Listed entries Start Marker
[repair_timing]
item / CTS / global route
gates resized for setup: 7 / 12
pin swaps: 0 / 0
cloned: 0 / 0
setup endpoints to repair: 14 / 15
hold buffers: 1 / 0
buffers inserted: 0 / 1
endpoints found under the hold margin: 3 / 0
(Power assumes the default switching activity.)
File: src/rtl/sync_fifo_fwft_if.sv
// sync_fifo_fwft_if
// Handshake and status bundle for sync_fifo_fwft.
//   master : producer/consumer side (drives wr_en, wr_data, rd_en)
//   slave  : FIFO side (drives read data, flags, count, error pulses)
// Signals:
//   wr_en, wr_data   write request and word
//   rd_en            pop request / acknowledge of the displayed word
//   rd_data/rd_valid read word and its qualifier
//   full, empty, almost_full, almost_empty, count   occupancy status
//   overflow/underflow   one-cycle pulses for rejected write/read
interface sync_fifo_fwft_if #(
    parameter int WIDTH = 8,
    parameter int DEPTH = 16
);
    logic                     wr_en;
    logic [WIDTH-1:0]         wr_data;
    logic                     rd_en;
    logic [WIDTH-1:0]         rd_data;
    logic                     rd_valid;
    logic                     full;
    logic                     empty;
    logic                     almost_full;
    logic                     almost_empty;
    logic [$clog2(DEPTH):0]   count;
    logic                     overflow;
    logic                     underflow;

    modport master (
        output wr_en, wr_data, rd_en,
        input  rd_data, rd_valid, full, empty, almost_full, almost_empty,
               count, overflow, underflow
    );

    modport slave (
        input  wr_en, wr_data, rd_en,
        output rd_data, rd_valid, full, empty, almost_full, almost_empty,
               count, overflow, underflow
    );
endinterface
Listed entries End Marker
Listed entries Start Marker
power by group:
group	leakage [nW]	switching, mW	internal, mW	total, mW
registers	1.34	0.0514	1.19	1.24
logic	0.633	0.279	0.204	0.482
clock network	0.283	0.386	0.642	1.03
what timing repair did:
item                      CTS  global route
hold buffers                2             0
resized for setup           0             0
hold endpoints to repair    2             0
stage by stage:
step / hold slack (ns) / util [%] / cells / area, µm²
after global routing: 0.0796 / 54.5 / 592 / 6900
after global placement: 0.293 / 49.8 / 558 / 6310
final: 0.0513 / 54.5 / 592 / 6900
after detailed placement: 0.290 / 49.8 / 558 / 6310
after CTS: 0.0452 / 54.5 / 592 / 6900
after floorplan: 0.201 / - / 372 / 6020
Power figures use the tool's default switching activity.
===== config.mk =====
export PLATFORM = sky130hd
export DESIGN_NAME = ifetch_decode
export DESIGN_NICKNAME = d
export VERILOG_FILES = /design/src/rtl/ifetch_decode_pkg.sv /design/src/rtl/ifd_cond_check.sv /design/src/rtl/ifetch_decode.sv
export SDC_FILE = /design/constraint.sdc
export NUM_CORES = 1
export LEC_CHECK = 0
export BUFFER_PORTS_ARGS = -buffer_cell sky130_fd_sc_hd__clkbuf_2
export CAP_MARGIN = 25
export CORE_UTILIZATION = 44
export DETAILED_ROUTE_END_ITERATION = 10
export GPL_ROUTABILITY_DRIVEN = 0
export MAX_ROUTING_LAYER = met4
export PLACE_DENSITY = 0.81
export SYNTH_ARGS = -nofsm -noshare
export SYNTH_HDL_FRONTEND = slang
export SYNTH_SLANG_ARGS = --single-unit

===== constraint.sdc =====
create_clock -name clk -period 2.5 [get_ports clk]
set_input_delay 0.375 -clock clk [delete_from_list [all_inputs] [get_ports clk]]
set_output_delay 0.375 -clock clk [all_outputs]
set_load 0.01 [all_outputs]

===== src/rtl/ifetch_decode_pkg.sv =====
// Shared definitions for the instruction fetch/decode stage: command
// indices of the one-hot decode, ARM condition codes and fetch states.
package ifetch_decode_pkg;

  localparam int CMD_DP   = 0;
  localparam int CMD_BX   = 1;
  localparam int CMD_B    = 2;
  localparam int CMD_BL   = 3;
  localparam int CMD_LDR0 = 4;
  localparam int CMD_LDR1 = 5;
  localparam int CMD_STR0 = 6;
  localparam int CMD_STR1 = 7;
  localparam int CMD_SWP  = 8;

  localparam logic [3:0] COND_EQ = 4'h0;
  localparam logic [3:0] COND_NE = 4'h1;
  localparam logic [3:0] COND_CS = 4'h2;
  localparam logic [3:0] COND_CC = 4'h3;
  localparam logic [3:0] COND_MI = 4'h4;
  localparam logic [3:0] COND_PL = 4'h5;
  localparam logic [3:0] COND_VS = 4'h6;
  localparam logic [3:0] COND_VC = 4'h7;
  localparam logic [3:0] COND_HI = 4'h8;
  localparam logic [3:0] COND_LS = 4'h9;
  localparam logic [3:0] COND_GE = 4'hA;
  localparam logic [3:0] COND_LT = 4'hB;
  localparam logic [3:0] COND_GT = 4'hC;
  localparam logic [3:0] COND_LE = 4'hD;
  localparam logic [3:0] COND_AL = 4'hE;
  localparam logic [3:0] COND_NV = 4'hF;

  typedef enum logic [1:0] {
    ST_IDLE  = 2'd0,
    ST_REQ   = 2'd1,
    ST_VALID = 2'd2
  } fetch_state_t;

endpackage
Listed entries End Marker
Go through the material above and output exactly the lines from the one containing "after global routing: 0.0796" through the one containing "after floorplan: 0.201 / - / 372 / 6020".

after global routing: 0.0796 / 54.5 / 592 / 6900
after global placement: 0.293 / 49.8 / 558 / 6310
final: 0.0513 / 54.5 / 592 / 6900
after detailed placement: 0.290 / 49.8 / 558 / 6310
after CTS: 0.0452 / 54.5 / 592 / 6900
after floorplan: 0.201 / - / 372 / 6020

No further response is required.